Given strong cryptographic mixing algorithms and a sufficient amount of secret entropy, it is computationally infeasible for any adversary to predict either the output or determine the seed (entropy pool contents). The big crypto plumbing problems around CSPRNGs are mostly about entropy collection and estimation, not what algorithms to use.

If the entropy pool has too little unpredictable entropy, an adversary can bruteforce its contents after seeing the outputs. This might require access to multiple outputs if the pool is large in size, to extract information about the entire pool. If the adversary also controls an entropy source used by the CSPRNG, whose output only is mixed with low entropy sources and/or with the main pool when it is also low on (unknown) entropy, then the adversary can even control the output of the CSPRNG.

How to make a defensive RNG:

To first get our entropy, we run a number of specialized entropy collection programs (some of which may run as services). They all have unique ID:s, and some are trusted (such as the OS kernel module). They estimate the entropy of their own sources (which should all be independent from each other), they attempt to extract entropic data from them, and then serve it to the CSPRNG input buffers. The CSPRNG service records the entropy estimates, their sources, timing and other data.

When the individual buffers' estimated entropy reach a threshold value (128 bits by default, can be unique per service), the CSPRNG considers them "ready" to extract entropy from. This is to ratchet up the internal entropy enough so the inputs can't be bruteforced if an adversary polled the CSPRNG before and after seeding, when the initial entropy was low.
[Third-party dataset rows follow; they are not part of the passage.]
### src/design/suffix_max_monotonic_stack_unit_macros.svh
// ----------------------------------------------------------------------------
// suffix_max_monotonic_stack_unit_macros
// assertion macros used by suffix_max_monotonic_stack_unit
// ----------------------------------------------------------------------------
`ifndef SUFFIX_MAX_MONOTONIC_STACK_UNIT_MACROS_SVH
`define SUFFIX_MAX_MONOTONIC_STACK_UNIT_MACROS_SVH

// same-cycle implication
`define SMMS_ASSERT_NOW(label, ante, cons, msg) \
    label: assert property (@(posedge i_clk) disable iff (!i_rst_n) (ante) |-> (cons)) \
        else $error(msg);

// next-cycle implication
`define SMMS_ASSERT_NEXT(label, ante, cons, msg) \
    label: assert property (@(posedge i_clk) disable iff (!i_rst_n) (ante) |=> (cons)) \
        else $error(msg);

`endif

### src/design/smms_pkg.sv
// ----------------------------------------------------------------------------
// smms_pkg
// shared types and constants of the suffix maximum monotonic stack
// ----------------------------------------------------------------------------
package smms_pkg;

    localparam int STACK_DEPTH = 1024;
    localparam int VAL_W       = 31;
    localparam int SEQ_W       = 32;
    localparam int GRP         = 32;
    localparam int NGRP        = (STACK_DEPTH + GRP - 1) / GRP;

    // one stored stack entry
    typedef struct packed {
        logic             valid;
        logic [VAL_W-1:0] value;
        logic [SEQ_W-1:0] seq;
    } t_entry;

    // control broadcast to every cell
    typedef struct packed {
        logic             append;
        logic             shift;
        logic [VAL_W-1:0] value;
        logic [SEQ_W-1:0] seq;
        logic [VAL_W-1:0] len;
        logic [SEQ_W-1:0] seq_cnt;
    } t_cell_ctl;

endpackage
When a number of untrusted entropy collectors all have reached their own thresholds, they get mixed together into an untrusted entropy pool....??? The same thing is done for the trusted collectors, except that for the trusted pool the CSPRNG will also attempt to estimate the cumulative entropy.

Mixing and pools... Ring pools, trusted and untrusted, tampering resistance... Metadata included in entropy mixing to prevent collisions... Parallelism... Entropy estimates, trusted and untrusted...
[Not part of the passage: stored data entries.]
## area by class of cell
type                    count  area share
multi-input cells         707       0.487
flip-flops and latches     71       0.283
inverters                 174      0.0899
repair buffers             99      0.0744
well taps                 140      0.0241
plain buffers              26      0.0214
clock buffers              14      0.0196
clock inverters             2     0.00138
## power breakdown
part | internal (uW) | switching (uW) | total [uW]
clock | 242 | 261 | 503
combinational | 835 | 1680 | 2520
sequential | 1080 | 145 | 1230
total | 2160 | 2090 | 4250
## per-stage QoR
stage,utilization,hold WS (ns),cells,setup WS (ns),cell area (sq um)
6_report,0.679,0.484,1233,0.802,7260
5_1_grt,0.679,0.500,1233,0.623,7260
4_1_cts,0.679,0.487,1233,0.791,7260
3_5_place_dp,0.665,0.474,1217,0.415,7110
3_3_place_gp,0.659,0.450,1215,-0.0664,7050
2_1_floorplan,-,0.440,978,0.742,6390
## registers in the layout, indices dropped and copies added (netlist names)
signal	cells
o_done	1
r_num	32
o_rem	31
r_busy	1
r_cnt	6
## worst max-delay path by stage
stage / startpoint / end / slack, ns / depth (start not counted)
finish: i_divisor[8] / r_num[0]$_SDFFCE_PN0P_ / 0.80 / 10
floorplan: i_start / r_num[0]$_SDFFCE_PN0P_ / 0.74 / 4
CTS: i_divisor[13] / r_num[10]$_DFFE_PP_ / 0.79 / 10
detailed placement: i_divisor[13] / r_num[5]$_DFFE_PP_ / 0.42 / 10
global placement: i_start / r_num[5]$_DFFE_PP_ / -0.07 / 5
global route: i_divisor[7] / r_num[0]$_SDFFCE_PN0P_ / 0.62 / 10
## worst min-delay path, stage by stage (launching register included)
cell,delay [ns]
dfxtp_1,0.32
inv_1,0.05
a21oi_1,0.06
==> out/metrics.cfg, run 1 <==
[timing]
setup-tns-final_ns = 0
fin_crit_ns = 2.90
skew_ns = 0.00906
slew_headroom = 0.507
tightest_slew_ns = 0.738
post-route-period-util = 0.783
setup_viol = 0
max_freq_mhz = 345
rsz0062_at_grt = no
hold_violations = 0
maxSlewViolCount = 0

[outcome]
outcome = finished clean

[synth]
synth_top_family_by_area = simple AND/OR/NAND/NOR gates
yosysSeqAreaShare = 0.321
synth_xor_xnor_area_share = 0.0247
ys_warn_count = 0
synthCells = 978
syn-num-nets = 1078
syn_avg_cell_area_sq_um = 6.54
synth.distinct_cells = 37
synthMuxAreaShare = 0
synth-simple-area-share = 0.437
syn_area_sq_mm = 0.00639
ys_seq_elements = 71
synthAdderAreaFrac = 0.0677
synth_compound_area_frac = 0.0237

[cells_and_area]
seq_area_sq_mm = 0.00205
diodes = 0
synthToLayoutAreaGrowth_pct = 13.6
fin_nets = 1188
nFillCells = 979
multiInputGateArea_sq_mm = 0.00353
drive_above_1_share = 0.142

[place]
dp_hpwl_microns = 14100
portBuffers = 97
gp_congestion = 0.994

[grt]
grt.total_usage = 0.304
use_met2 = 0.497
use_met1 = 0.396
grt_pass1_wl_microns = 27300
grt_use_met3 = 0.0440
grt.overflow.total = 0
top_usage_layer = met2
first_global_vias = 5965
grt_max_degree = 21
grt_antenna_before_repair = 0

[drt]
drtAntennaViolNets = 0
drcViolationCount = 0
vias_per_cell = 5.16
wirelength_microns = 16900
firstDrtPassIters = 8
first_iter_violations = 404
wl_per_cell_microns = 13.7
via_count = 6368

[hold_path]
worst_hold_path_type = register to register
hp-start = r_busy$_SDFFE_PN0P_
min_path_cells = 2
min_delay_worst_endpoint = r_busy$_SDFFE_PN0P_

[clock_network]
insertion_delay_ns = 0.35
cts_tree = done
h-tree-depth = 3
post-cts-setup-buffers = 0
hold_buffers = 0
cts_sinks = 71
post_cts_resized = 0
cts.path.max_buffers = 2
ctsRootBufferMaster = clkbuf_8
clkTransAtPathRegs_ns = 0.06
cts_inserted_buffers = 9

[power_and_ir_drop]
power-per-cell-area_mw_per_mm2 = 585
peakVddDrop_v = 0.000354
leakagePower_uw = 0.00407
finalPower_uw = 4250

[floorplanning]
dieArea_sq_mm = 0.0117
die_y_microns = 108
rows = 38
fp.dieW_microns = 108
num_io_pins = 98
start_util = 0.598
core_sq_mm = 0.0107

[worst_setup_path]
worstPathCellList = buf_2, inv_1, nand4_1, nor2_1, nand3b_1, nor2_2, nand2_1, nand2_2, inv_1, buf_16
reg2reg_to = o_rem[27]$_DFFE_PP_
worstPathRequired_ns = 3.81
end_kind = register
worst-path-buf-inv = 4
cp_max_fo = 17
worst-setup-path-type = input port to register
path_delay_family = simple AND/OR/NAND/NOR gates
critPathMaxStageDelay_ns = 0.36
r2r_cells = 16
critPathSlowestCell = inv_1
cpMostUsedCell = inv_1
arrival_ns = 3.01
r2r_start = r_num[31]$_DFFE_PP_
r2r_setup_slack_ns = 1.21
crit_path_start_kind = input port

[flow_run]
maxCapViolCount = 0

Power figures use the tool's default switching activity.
$ cat src/rtl/core/mecodo_cordic.sv
// ----------------------------------------------------------------------------
// Mecanum odometry CORDIC engine
// Iterative shift-add CORDIC, one micro-rotation per cycle, rotation or
// vectoring mode on Q2.30 operands.
// ----------------------------------------------------------------------------
module mecodo_cordic #(
  parameter int unsigned CORDIC_STEPS = mecodo_pkg::CORDIC_STEPS_DEF
) (
  input  logic                    clk,
  input  logic                    rst_n,
  input  mecodo_pkg::cordic_cmd_t cmd,
  output mecodo_pkg::cordic_rsp_t rsp
);

  localparam int unsigned NIT = (CORDIC_STEPS < mecodo_pkg::ATAN_ENTRIES) ?
                                CORDIC_STEPS : mecodo_pkg::ATAN_ENTRIES;

  // x and y carry two guard bits: a vectoring input near the corner of the
  // Q2.30 range grows past 2^33 under the CORDIC gain
  logic               busy_r, busy_nxt;
  logic               mode_r, mode_nxt;
  logic [4:0]         it_r, it_nxt;
  logic signed [35:0] x_r, x_nxt, y_r, y_nxt;
  logic signed [33:0] zs_r, zs_nxt;
  logic [31:0]        z_r, z_nxt;
  logic               done_r, done_nxt;

  logic signed [35:0] xs, ys;
  logic signed [33:0] at;
  logic               dir;

  assign xs = x_r >>> it_r;
  assign ys = y_r >>> it_r;
  assign at = $signed({2'b00, mecodo_pkg::atan_lut(it_r)});
  // vectoring drives y to zero, rotation drives the residual angle to zero
  assign dir = mode_r ? (y_r > 36'sd0) : (zs_r < 34'sd0);

  // advance one micro-rotation per cycle
  always_comb begin
    busy_nxt = busy_r;
    mode_nxt = mode_r;
    it_nxt   = it_r;
    x_nxt    = x_r;
    y_nxt    = y_r;
    zs_nxt   = zs_r;
    z_nxt    = z_r;
    done_nxt = 1'b0;
    if (cmd.start) begin
      busy_nxt = 1'b1;
      mode_nxt = cmd.vectoring;
      it_nxt   = 5'd0;
      if (cmd.vectoring) begin
        z_nxt = 32'd0;
        if (cmd.vx < 0) begin
          x_nxt = -36'(cmd.vx);
          y_nxt = -36'(cmd.vy);
          z_nxt = mecodo_pkg::HALF_TURN;
        end else begin
          x_nxt = 36'(cmd.vx);
          y_nxt = 36'(cmd.vy);
        end
        zs_nxt = '0;
      end else begin
        x_nxt  = $signed({4'b0000, mecodo_pkg::CORDIC_K});
        y_nxt  = '0;
        zs_nxt = {{2{cmd.angle[31]}}, cmd.angle};
        z_nxt  = '0;
      end
    end else if (busy_r) begin
      if (mode_r) begin
        if (dir) begin
          x_nxt = x_r + ys; y_nxt = y_r - xs; z_nxt = z_r + at[31:0];
        end else begin
          x_nxt = x_r - ys; y_nxt = y_r + xs; z_nxt = z_r - at[31:0];
        end
      end else begin
        if (!dir) begin
          x_nxt = x_r - ys; y_nxt = y_r + xs; zs_nxt = zs_r - at;
        end else begin
          x_nxt = x_r + ys; y_nxt = y_r - xs; zs_nxt = zs_r + at;
        end
      end
      it_nxt = it_r + 5'd1;
      if (it_r == 5'(NIT - 1)) begin
        busy_nxt = 1'b0;
        done_nxt = 1'b1;
      end
    end
  end

  always_ff @(posedge clk) begin
    if (!rst_n) begin
      busy_r <= 1'b0;
      done_r <= 1'b0;
      it_r   <= '0;
    end else begin
      busy_r <= busy_nxt;
      done_r <= done_nxt;
      it_r   <= it_nxt;
    end
    mode_r <= mode_nxt;
    x_r    <= x_nxt;
    y_r    <= y_nxt;
    zs_r   <= zs_nxt;
    z_r    <= z_nxt;
  end

  assign rsp.done = done_r;
  assign rsp.x    = x_r[33:0];
  assign rsp.y    = y_r[33:0];
  assign rsp.z    = z_r;

`ifndef SYNTHESIS
  a_no_restart: assert property (@(posedge clk) disable iff (!rst_n)
    busy_r |-> !cmd.start) else $error("cordic restarted while busy");
  a_done_ends: assert property (@(posedge clk) disable iff (!rst_n)
    done_r |-> !busy_r) else $error("cordic done while busy");
  a_done_pulse: assert property (@(posedge clk) disable iff (!rst_n)
    done_r |=> !done_r) else $error("cordic done held");
`endif

endmodule
<file path="src/design/pcp_pkg.sv">
// Package for the plane closure propagator: sizes, codes, item and result types
// and the control group shared by the node cells and the line count unit.
// No dependencies.
`default_nettype none

package pcp_pkg;

  localparam int MAX_PLANES  = 64;
  localparam int MAX_LINES   = 64;
  localparam int CELL_PLANES = 8;
  localparam int NUM_CELLS   = (MAX_PLANES + CELL_PLANES - 1) / CELL_PLANES;
  localparam int NUM_SLOTS   = NUM_CELLS * CELL_PLANES;
  localparam int CNT_W       = $clog2(NUM_CELLS + 1);
  localparam int CELL_IDX_W  = (CELL_PLANES > 1) ? $clog2(CELL_PLANES) : 1;

  localparam int KIND_W   = 3;
  localparam int PLANE_W  = 6;
  localparam int MASK_W   = 64;
  localparam int STATUS_W = 2;
  localparam int CFG_W    = 7;
  localparam int CFG_IDX_W = 1;

  localparam logic [CFG_W-1:0] CFG_RESET = 7'd64;

  typedef enum logic [KIND_W-1:0] {
    KIND_LOAD    = 3'd0,
    KIND_CLEAR   = 3'd1,
    KIND_INSERT  = 3'd2,
    KIND_EXCLUDE = 3'd3,
    KIND_SELECT  = 3'd4
  } kind_e;

  typedef enum logic [STATUS_W-1:0] {
    ST_DONE   = 2'd0,
    ST_FORBID = 2'd1,
    ST_NOFREE = 2'd2
  } status_e;

  typedef enum logic [CFG_IDX_W-1:0] {
    CFG_PLANE_COUNT = 1'b0,
    CFG_LINE_COUNT  = 1'b1
  } cfg_reg_e;

  typedef enum logic [2:0] {
    S_IDLE  = 3'b001,
    S_PROP  = 3'b010,
    S_FORCE = 3'b100
  } state_e;

  typedef struct packed {
    logic [KIND_W-1:0]  kind;
    logic [PLANE_W-1:0] plane;
    logic [MASK_W-1:0]  line_mask;
  } item_t;

  typedef struct packed {
    logic [STATUS_W-1:0] status;
    logic [PLANE_W-1:0]  found_plane;
    logic [MASK_W-1:0]   chosen_set;
  } result_t;

  typedef struct packed {
    logic load;
    logic clear;
    logic seed;
    logic excl;
    logic restore;
    logic advance;
    logic apply;
  } node_ctrl_t;

endpackage

`default_nettype wire

</file>
<file path="src/design/pcp_lines.sv">
// Per-line chosen-plane counts (zero, one, two or more) with a backup copy;
// turns the chain's hit vectors into the set of lines pushed to two.
// Depends on pcp_pkg.
`default_nettype none

module pcp_lines (
  input  logic                          clk_i,
  input  logic                          rst_ni,
  input  pcp_pkg::node_ctrl_t           ctrl_i,
  input  logic [pcp_pkg::MAX_LINES-1:0] lines_use_i,
  input  logic [pcp_pkg::MAX_LINES-1:0] any_i,
  input  logic [pcp_pkg::MAX_LINES-1:0] two_i,
  output logic [pcp_pkg::MAX_LINES-1:0] pushed_o
);
  import pcp_pkg::*;

  logic [MAX_LINES-1:0] z_q, z_d, o_q, o_d, pushed_q, pushed_d;
  logic [MAX_LINES-1:0] bk_z_q, bk_o_q;

  always_ff @(posedge clk_i) begin
    if (ctrl_i.seed) begin
      bk_z_q <= z_q;
      bk_o_q <= o_q;
    end
  end

  always_comb begin
    z_d      = z_q;
    o_d      = o_q;
    pushed_d = pushed_q;
    if (ctrl_i.clear) begin
      z_d = lines_use_i;
      o_d = '0;
    end else if (ctrl_i.restore) begin
      z_d = bk_z_q;
      o_d = bk_o_q;
    end else if (ctrl_i.apply) begin
      pushed_d = (o_q & any_i) | (z_q & two_i);
      z_d      = z_q & ~any_i;
      o_d      = (o_q & ~any_i) | (z_q & any_i & ~two_i);
    end
  end

  always_ff @(posedge clk_i or negedge rst_ni) begin
    if (!rst_ni) begin
      z_q      <= '1;
      o_q      <= '0;
      pushed_q <= '0;
    end else begin
      z_q      <= z_d;
      o_q      <= o_d;
      pushed_q <= pushed_d;
    end
  end

  assign pushed_o = pushed_q;

endmodule

`default_nettype wire

</file>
The "final" output from the pools after entropy extraction is a CSPRNG root seed (minimum of 256 bits, maximum of 1024), for use by generators. This root seed may be updated occasionally from the entropy pools through a mixing algorithm (entropy extractor).

It is however never used directly - whenever a program needs entropy, then a new generator is instantiated for it by the CSPRNG, and a generator seed is derived for that generator from the CSPRNG root seed. Every request gets a unique ID based on the process asking, time and number of received requests, etc, mixed in like a salt.

A possible generator seed derivation method is to encrypt the root seed using an HMAC of the root seed and of a generator instance counter + metadata of the requestee.

Generators must allow halting (on for example VM cloning) to have their seeds refreshed before continuing. If the generator algorithms (such as a stream cipher algorithm) has a suggested maximum output size before rekeying becomes necessary, that limit shall be respected and the generator must be halted and refreshed / rekeyed before continuing. For smooth performance, a replacement generator may be instantiated silently in advance by the CSPRNG service to replace it automatically.

For when there is plenty of one-off requests from different processes, there could be a special generator designed to handle that usecase more efficiently (instead of instantiating a new streaming generator). This generator will handle its own threading and seed refreshing, and will also refresh when prompted by the CSPRNG service.